PROBLEM DETAILS
Here are the records. Write out exactly the lines between the one holding "-- logic make-up" and the one holding "No activity file", inclusive.

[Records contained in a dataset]

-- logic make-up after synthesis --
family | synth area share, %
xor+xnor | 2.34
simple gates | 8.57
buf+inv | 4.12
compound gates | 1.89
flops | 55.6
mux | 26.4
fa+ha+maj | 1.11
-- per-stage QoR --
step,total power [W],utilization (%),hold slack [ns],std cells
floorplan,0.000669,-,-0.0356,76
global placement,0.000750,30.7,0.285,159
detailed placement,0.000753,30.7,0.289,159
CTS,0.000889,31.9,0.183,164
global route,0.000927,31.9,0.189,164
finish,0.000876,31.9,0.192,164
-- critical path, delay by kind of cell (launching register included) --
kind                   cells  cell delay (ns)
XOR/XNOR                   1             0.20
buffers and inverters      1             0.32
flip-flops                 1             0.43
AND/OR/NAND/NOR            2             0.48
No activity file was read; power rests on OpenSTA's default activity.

* * *

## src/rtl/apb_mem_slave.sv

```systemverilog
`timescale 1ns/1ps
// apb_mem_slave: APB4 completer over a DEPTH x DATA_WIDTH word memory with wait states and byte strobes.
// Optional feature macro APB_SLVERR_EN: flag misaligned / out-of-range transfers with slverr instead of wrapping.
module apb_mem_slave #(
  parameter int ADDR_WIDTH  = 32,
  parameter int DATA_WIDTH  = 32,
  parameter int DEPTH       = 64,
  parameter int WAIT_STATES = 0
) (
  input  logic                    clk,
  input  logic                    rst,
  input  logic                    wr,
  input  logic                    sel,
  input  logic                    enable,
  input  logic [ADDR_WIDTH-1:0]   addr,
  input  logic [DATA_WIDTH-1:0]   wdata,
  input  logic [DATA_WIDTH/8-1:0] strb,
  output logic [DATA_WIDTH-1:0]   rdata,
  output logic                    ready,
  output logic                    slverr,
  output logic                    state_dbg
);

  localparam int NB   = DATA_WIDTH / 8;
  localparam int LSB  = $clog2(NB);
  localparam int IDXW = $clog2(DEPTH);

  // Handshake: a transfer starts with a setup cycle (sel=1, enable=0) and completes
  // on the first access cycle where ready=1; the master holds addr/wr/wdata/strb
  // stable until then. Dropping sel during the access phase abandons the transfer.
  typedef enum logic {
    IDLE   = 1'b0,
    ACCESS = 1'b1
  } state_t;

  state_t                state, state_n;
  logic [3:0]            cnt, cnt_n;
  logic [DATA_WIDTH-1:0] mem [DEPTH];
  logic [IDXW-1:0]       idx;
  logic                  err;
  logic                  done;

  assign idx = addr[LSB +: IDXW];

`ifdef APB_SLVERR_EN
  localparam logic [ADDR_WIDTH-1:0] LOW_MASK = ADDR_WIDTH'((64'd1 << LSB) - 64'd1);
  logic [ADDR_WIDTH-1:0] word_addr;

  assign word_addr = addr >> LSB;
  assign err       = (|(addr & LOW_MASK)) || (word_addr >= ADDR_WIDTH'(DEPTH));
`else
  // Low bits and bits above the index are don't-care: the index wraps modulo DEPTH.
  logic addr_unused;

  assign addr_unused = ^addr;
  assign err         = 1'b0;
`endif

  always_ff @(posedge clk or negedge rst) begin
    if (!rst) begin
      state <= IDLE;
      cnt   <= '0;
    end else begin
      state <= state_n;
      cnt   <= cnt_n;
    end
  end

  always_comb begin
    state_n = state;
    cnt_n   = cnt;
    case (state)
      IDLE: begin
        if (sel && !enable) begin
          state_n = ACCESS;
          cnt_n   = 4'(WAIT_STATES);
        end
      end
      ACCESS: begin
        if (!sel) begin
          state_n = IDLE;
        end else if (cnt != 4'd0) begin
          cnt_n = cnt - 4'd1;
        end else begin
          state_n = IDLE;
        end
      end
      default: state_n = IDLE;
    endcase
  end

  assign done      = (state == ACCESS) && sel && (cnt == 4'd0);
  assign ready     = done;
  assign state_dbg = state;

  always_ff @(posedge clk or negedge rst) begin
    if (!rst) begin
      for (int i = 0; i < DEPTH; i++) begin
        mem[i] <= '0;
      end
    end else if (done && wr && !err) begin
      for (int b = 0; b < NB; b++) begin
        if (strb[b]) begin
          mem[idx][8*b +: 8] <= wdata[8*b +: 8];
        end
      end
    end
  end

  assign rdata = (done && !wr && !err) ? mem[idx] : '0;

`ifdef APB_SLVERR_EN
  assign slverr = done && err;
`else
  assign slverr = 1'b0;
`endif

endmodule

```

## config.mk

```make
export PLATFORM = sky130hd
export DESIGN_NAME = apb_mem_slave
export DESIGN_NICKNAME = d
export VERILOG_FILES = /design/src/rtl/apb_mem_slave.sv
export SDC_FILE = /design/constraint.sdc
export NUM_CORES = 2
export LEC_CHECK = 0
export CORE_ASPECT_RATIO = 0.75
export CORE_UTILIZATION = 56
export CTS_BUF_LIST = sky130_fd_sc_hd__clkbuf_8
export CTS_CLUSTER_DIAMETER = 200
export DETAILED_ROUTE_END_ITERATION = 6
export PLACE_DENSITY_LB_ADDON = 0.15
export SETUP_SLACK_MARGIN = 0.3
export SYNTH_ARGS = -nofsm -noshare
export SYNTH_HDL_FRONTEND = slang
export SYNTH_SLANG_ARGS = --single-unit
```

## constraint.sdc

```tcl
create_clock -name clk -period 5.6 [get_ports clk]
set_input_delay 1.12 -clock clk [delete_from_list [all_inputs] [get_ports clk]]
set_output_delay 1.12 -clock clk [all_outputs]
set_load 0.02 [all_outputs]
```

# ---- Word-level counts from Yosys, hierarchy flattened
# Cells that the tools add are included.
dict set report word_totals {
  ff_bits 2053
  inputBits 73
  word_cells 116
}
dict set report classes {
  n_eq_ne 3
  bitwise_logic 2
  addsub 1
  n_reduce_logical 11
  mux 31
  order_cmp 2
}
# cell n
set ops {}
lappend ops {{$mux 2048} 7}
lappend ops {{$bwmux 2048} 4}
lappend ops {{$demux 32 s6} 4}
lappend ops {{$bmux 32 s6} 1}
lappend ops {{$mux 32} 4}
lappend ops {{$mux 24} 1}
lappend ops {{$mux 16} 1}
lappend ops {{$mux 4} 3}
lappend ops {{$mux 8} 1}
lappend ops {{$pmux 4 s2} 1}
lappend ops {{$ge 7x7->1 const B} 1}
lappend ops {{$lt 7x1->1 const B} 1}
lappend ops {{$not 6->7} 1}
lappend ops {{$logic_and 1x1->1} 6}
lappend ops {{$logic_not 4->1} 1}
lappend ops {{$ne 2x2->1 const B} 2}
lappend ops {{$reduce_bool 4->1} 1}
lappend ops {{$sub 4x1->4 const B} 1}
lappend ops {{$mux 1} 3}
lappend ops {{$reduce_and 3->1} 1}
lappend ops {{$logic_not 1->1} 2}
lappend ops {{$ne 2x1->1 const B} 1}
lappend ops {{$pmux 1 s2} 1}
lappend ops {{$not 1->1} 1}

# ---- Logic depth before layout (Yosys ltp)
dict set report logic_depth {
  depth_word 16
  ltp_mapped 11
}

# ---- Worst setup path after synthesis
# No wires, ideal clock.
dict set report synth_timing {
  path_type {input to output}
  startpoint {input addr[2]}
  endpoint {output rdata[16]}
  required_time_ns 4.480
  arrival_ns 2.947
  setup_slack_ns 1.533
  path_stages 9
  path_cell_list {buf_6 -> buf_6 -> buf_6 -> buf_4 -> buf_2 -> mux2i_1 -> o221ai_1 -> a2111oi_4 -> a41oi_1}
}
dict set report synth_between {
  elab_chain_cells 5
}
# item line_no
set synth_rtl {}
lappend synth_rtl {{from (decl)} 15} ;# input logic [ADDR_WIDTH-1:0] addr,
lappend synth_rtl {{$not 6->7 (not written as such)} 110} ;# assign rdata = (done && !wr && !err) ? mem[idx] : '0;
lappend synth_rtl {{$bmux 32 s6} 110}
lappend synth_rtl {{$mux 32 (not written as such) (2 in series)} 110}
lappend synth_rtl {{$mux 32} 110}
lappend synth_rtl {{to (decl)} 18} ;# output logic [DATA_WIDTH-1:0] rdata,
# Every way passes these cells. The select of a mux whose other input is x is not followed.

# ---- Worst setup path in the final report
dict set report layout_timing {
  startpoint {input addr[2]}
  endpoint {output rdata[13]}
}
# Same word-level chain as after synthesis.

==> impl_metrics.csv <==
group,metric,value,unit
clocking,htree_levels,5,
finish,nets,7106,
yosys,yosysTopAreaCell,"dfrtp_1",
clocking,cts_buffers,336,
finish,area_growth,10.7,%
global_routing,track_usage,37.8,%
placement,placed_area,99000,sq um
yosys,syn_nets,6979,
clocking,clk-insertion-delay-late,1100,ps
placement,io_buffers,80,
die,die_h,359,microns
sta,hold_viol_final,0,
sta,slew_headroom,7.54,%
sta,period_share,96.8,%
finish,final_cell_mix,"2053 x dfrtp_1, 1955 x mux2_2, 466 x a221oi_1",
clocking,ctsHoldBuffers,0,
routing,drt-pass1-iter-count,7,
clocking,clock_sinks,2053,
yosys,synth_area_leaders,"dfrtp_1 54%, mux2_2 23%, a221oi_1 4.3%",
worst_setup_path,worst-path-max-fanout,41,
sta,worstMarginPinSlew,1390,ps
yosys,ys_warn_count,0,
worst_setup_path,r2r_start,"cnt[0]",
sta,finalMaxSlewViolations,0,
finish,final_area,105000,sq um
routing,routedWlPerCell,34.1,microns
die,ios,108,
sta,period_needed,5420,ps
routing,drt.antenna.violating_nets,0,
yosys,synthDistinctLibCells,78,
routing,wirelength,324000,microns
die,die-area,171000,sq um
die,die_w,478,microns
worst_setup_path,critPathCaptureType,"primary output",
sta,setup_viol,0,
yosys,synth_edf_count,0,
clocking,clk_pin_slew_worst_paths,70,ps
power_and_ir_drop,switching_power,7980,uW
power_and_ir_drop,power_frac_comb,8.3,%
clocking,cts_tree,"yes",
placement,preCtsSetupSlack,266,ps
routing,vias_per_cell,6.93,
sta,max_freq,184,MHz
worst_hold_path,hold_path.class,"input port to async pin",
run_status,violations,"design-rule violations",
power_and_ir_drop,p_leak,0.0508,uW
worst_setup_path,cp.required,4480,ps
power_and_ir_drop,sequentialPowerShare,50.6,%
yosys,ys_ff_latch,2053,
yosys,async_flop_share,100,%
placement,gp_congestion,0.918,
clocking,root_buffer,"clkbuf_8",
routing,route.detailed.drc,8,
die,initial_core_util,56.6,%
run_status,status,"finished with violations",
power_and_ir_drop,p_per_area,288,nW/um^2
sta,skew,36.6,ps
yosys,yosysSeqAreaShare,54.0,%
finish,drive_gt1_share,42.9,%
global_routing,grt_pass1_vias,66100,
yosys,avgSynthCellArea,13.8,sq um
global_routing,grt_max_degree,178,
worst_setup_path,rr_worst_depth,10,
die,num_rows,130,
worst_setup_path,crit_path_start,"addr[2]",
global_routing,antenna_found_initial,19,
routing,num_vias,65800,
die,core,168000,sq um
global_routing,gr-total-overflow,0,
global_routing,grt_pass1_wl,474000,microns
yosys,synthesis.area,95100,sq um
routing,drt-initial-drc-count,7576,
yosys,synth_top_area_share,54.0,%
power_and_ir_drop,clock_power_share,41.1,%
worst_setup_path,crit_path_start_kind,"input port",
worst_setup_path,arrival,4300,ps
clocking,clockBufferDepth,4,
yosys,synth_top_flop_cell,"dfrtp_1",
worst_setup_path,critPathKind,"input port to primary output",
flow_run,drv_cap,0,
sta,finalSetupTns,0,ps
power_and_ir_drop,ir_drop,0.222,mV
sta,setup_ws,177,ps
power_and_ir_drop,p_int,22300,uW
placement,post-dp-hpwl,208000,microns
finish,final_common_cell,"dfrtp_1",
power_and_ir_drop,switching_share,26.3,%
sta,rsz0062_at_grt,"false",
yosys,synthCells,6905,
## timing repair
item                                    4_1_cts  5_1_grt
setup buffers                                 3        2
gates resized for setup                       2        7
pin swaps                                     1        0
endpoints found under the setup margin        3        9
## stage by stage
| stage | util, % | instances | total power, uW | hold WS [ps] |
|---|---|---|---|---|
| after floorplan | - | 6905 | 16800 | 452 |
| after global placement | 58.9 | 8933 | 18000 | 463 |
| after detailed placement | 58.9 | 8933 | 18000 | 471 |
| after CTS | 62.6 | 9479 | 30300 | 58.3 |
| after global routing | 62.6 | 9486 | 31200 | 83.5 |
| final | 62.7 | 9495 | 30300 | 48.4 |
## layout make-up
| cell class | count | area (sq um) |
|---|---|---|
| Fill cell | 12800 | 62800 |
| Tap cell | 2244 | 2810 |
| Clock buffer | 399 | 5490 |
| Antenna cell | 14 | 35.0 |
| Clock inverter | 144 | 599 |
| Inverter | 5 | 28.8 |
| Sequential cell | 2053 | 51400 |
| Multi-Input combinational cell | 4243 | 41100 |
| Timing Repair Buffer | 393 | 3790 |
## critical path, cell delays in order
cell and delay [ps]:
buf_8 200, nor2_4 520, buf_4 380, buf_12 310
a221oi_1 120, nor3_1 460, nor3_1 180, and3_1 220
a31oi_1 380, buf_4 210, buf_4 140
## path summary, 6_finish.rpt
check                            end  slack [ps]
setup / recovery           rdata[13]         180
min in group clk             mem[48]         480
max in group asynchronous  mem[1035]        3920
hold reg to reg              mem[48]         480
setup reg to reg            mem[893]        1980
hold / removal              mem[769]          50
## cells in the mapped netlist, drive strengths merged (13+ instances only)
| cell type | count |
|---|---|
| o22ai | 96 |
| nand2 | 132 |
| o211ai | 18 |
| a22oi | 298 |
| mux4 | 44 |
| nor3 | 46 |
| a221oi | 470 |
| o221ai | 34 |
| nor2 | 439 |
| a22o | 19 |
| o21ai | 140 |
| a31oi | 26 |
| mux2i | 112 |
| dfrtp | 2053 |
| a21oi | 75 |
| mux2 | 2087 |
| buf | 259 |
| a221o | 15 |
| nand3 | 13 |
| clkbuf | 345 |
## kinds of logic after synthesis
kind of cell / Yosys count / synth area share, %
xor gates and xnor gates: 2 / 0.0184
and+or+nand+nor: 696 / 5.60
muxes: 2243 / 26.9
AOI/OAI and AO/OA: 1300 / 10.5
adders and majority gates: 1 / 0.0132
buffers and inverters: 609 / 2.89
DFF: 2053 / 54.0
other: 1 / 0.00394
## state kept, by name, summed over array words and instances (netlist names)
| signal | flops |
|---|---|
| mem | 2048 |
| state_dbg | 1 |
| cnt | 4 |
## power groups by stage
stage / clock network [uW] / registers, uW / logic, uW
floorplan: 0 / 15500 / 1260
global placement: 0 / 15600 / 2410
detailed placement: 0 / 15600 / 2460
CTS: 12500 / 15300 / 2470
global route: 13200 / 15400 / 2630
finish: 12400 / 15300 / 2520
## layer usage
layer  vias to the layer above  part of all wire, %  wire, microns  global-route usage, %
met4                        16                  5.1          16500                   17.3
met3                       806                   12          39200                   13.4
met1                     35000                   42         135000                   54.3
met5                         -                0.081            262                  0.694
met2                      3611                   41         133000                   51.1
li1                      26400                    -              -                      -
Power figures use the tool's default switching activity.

ANSWER FOR THE TASK
-- logic make-up after synthesis --
family | synth area share, %
xor+xnor | 2.34
simple gates | 8.57
buf+inv | 4.12
compound gates | 1.89
flops | 55.6
mux | 26.4
fa+ha+maj | 1.11
-- per-stage QoR --
step,total power [W],utilization (%),hold slack [ns],std cells
floorplan,0.000669,-,-0.0356,76
global placement,0.000750,30.7,0.285,159
detailed placement,0.000753,30.7,0.289,159
CTS,0.000889,31.9,0.183,164
global route,0.000927,31.9,0.189,164
finish,0.000876,31.9,0.192,164
-- critical path, delay by kind of cell (launching register included) --
kind                   cells  cell delay (ns)
XOR/XNOR                   1             0.20
buffers and inverters      1             0.32
flip-flops                 1             0.43
AND/OR/NAND/NOR            2             0.48
No activity file was read; power rests on OpenSTA's default activity.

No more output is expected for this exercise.